◆ **What you are asked to do**: What lines in the records below contain the string "responses"? Copy every one.

◆ **Given data**:
────────────────────────────────────────

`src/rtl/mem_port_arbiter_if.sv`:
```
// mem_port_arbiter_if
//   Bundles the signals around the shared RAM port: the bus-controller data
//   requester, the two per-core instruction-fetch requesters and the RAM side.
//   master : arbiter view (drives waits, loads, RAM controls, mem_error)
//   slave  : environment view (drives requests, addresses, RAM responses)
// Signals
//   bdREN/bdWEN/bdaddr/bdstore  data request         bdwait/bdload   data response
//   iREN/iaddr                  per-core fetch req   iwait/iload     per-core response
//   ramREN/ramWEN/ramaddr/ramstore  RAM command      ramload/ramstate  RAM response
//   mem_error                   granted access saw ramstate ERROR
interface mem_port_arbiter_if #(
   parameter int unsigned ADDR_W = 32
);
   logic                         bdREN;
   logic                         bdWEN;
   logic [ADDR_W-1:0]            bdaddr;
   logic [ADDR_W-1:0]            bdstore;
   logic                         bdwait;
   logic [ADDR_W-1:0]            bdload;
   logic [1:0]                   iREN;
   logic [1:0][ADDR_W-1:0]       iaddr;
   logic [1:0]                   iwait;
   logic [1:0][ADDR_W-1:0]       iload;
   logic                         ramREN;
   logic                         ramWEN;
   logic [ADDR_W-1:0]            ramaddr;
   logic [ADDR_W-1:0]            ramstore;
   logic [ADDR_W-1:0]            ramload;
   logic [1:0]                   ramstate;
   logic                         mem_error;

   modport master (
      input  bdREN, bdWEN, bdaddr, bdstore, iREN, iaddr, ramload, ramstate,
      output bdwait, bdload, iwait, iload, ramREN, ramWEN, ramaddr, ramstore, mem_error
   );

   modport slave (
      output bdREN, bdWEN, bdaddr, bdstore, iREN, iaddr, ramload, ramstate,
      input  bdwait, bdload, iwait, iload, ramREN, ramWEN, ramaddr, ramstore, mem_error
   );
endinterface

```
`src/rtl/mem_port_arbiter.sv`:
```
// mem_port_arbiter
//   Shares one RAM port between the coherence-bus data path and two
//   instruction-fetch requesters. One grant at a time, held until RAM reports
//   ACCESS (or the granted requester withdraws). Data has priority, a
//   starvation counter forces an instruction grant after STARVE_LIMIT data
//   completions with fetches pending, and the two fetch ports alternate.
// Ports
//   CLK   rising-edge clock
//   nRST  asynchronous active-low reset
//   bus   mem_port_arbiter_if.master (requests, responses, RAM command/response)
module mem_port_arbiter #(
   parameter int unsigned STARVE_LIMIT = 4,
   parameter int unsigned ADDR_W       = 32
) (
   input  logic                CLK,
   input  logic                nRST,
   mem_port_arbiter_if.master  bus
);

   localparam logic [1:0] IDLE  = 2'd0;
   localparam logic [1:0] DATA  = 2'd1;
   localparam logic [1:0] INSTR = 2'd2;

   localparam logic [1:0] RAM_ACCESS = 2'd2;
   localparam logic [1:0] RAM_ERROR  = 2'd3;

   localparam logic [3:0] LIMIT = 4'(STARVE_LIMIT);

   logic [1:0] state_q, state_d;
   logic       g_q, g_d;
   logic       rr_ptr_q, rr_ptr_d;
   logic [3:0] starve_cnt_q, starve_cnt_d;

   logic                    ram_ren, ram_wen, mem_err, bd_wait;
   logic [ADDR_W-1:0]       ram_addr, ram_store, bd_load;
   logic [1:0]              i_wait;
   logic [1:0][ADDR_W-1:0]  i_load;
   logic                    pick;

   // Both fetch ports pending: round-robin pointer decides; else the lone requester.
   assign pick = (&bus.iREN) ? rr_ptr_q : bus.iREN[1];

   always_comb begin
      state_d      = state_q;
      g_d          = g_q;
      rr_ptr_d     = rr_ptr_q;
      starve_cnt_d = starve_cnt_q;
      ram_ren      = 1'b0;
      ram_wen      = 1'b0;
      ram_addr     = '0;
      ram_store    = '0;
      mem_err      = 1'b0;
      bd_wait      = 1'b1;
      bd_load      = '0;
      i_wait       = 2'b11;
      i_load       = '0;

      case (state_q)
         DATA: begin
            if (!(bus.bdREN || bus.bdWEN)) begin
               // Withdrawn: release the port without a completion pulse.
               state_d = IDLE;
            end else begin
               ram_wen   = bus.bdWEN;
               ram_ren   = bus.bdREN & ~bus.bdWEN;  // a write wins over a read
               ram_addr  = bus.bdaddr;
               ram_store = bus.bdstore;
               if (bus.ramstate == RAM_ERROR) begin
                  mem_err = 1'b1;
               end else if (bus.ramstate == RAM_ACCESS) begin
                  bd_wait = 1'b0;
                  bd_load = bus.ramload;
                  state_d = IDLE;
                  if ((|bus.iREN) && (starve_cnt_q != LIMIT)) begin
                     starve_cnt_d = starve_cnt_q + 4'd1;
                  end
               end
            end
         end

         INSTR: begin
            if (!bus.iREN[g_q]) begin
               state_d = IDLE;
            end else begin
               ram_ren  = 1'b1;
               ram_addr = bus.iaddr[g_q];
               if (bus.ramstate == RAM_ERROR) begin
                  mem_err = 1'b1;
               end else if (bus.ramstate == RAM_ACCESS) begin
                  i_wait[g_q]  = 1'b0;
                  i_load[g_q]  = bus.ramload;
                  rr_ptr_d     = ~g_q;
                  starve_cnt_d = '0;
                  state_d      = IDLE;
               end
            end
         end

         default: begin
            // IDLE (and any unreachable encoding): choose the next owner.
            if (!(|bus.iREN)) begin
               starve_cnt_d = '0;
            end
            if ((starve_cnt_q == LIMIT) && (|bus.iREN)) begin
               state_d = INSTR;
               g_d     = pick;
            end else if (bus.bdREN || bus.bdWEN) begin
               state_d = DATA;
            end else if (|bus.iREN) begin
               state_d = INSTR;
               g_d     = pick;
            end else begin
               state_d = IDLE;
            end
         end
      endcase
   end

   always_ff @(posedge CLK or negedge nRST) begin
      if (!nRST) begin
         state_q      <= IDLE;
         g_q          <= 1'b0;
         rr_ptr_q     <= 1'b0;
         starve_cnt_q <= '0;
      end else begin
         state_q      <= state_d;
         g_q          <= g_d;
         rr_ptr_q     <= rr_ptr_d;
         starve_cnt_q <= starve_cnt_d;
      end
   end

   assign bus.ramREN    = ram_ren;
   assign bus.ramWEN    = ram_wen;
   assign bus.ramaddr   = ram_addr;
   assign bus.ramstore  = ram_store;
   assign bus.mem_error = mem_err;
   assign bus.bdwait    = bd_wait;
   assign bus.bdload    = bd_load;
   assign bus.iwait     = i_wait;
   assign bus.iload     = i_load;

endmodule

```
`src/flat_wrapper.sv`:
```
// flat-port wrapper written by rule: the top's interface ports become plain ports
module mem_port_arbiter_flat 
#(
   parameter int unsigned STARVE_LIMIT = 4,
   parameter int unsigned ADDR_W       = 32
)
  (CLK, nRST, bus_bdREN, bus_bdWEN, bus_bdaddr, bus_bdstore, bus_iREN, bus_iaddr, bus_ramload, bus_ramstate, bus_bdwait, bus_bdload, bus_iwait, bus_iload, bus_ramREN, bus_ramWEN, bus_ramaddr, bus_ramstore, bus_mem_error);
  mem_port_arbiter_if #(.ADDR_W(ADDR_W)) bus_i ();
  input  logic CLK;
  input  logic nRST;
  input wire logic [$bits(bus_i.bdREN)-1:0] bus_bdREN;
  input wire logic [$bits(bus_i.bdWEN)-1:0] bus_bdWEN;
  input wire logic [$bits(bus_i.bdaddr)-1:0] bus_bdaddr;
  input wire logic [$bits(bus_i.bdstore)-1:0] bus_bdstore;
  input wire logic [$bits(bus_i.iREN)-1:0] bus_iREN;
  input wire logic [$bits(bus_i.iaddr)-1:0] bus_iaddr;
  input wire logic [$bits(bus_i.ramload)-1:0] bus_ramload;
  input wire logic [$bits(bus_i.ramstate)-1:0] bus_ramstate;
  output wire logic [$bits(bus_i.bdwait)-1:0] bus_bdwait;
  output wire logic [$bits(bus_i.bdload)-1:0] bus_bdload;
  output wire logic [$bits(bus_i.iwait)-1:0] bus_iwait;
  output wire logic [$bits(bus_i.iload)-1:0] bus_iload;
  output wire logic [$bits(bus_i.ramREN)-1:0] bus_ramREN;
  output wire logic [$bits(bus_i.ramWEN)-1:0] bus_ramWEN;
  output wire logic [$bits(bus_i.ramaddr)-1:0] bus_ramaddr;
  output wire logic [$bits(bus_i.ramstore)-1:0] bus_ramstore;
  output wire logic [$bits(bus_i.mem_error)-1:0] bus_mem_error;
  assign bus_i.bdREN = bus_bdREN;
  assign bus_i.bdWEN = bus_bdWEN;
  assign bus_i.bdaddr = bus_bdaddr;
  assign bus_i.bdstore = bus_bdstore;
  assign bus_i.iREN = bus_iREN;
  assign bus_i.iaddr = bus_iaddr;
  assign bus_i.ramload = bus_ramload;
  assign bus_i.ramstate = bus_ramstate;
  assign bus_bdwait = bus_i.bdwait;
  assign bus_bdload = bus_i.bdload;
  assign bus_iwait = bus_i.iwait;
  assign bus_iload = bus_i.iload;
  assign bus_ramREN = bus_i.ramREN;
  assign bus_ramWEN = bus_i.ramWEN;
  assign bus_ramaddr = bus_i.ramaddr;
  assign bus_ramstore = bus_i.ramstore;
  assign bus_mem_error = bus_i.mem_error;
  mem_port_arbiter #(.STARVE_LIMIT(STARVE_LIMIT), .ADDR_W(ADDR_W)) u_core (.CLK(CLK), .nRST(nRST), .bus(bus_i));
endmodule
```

────────────────────────────────────────

◆ **The answer**:
//   slave  : environment view (drives requests, addresses, RAM responses)
//   bus   mem_port_arbiter_if.master (requests, responses, RAM command/response)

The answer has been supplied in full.